Location: Vegetable Crops Research
Project Number: 5090-21220-005-000-D
Project Type: In-House Appropriated
Start Date: Mar 12, 2018
End Date: Mar 11, 2023
Objective 1: Identify and maintain a set of wild potato plants, determine the DNA sequence of each, evaluate the distribution of genetic diversity among these wild potatoes, and use this information to guide breeders in developing improved potato germplasm. Objective 2: Characterize the set of wild potato plants from Objective 1 for resistance to major potato diseases and pests, including late blight, early blight, Verticillium wilt, and Colorado potato beetle, and map these resistance traits to identify the genetic regions responsible for these traits. Objective 3: Create hybrids between diploid cultivated potato and the set of wild potato plants from Objective 1, characterize these hybrids for plant and tuber traits, and provide the data to the breeding community to use in developing improved potato germplasm.
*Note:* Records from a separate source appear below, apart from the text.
Background: an optimization exercise with open tools, aiming at small area, a short achievable clock period and few clock cycles. Do not read the settings as production practice.
Only simulation tests tie the RTL to the original design; equivalence was not proved.
Power figures rest on the tool's default switching activity, not on a simulated workload.

==> flow/design.v (excerpt) <==
module top_k_candidate_list_unit
(
    input  logic                 aclk,
    input  logic                 aresetn,
    input  logic                 s_tvalid,
    output logic                 s_tready,
    input  logic [S_TDATA_W-1:0] s_tdata,    
    input  logic [S_TUSER_W-1:0] s_tuser,    
    output logic                 m_tvalid,
    input  logic                 m_tready,
    output logic [M_TDATA_W-1:0] m_tdata,    
    output logic [M_TUSER_W-1:0] m_tuser,    
    output logic                 m_tlast
);
Size: about 1,600 cells after synthesis, ~360 flip-flops, about 84 I/O pins, ~20,000 um^2 of cells after synthesis.
export LEC_CHECK = 0
export CAP_MARGIN = 20
export CORE_MARGIN = 2
export CORE_UTILIZATION = 40
export CTS_CLUSTER_DIAMETER = 100
export CTS_CLUSTER_SIZE = 18
export SETUP_SLACK_MARGIN = 3.9
export SLEW_MARGIN = 20
create_clock -name core_clock -period 7.0 [get_ports {aclk}]
standard.sh (not shown) runs the stock make flow with config.mk's settings and CLKGATE_MAP_FILE= SYNTH_SCRIPT=/design/flow/synth_recipe.tcl, a recipe that flattens the netlist after the stock synthesis.
==> flow/flow/run.sh <==
#!/bin/bash
# The standard layout, with plain buffers (buf_1) on the ports in place of the
# delay buffers buffer_ports picks by default; timing repair resizes them where
# needed. Each tool's output goes to a log of its own under orfs/logs, and
# the make output to standard.log.
set -euo pipefail
export BUFFER_PORTS_ARGS="-buffer_cell sky130_fd_sc_hd__buf_1"
bash standard.sh > standard.log 2>&1
The starting point completed with no timing, DRC or antenna violations.
Testbench counts at the start, summed over its fixed seeds: cycles 13,741.
==> next run, changes <==
==> flow/run.sh (new file) <==
#!/bin/bash
# synth_recipe.tcl (not shown) runs the flow's synth.tcl, then flattens the netlist and writes it again
# the make line also repeats each setting of config.mk as NAME=value (left out here)
make -C /OpenROAD-flow-scripts/flow DESIGN_CONFIG=/design/flow/config.mk WORK_HOME=/design/flow/orfs CLKGATE_MAP_FILE= SYNTH_SCRIPT=/design/flow/synth_recipe.tcl finish
CTS_CLUSTER_DIAMETER = 120   (was 100)
CTS_CLUSTER_SIZE = 24   (was 18)
SETUP_SLACK_MARGIN = 3.7   (was 3.9)
removed: flow/flow/run.sh
removed: flow/standard.sh
The changed run finished with timing, DRC and antenna clean.
Routed wire length came out lower by 4.6%.
Count of clock-buffer cells in the layout came out lower by 11.
Register-to-register slack got worse by 0.24 ns.
==> next run, changes <==
==> flow/flow/run.sh (new file) <==
#!/bin/bash
# The standard layout, with plain buffers (buf_1) on the ports in place of the
# delay buffers buffer_ports picks by default; timing repair resizes them where
# needed. Each tool's output goes to a log of its own under orfs/logs, and
# the make output to standard.log.
set -euo pipefail
export BUFFER_PORTS_ARGS="-buffer_cell sky130_fd_sc_hd__buf_1"
bash standard.sh > standard.log 2>&1
==> flow/standard.sh (new file) <==
#!/bin/bash
# synth_recipe.tcl (not shown) runs the flow's synth.tcl, then flattens the netlist and writes it again
# the make line also repeats each setting of config.mk as NAME=value (left out here)
make -C /OpenROAD-flow-scripts/flow DESIGN_CONFIG=/design/flow/config.mk WORK_HOME=/design/flow/orfs CLKGATE_MAP_FILE= SYNTH_SCRIPT=/design/flow/synth_recipe.tcl "${@:-finish}"
CTS_CLUSTER_DIAMETER = 100   (was 120)
CTS_CLUSTER_SIZE = 18   (was 24)
removed: flow/run.sh
Effect: The changed run produced a clean layout; setup slack is better by 0.060 ns; sequential share of layout area rises by 2.1 points; clock power rises by roughly a tenth.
Objective 1: We have identified 10 wild diploid Solanum species with demonstrated utility in potato breeding. Within each species, we will choose 10 accessions for this project based on published resistance data, personal experience, and genebank passport data. Multiple individuals from each wild species will have their S-locus RNase alleles sequenced. Fertility of individuals will be assessed by assaying for pollen viability and production of berries with viable seeds. Disease and pest resistance screens will be carried out on multiple plants in each accession for which a specific resistance trait has been reported previously. Based on these data, twenty individuals from each species will be selected for SNP genotyping, detailed phenotyping and clonal maintenance. Objective 2: Individual clones identified in Objective 1 will be characterized for resistance to major potato diseases and pests, including late blight, early blight, Verticillium wilt, and Colorado potato beetle. For each disease or pest, we will perform disease inoculations or beetle challenges that generate quantitative resistance scores using previously published methods. R-genes within each individual will be sequenced using RenSeq and the position of R-genes will be mapped to the potato genome. Objective 3: We will create hybrids by crossing flowers of diploid cultivated potato with pollen from the 200 wild potato plants identified in Objective 1. Resulting hybrids will be characterized for plant growth and tuber traits including size, shape, color and yield. These phenotypic data will be shared with the potato breeding community to use in developing improved potato germplasm. Phenotypic data and genotypic data will be deposited into GRIN and the clones used for this research will be donated to the NRSP-6 potato genebank for use by others.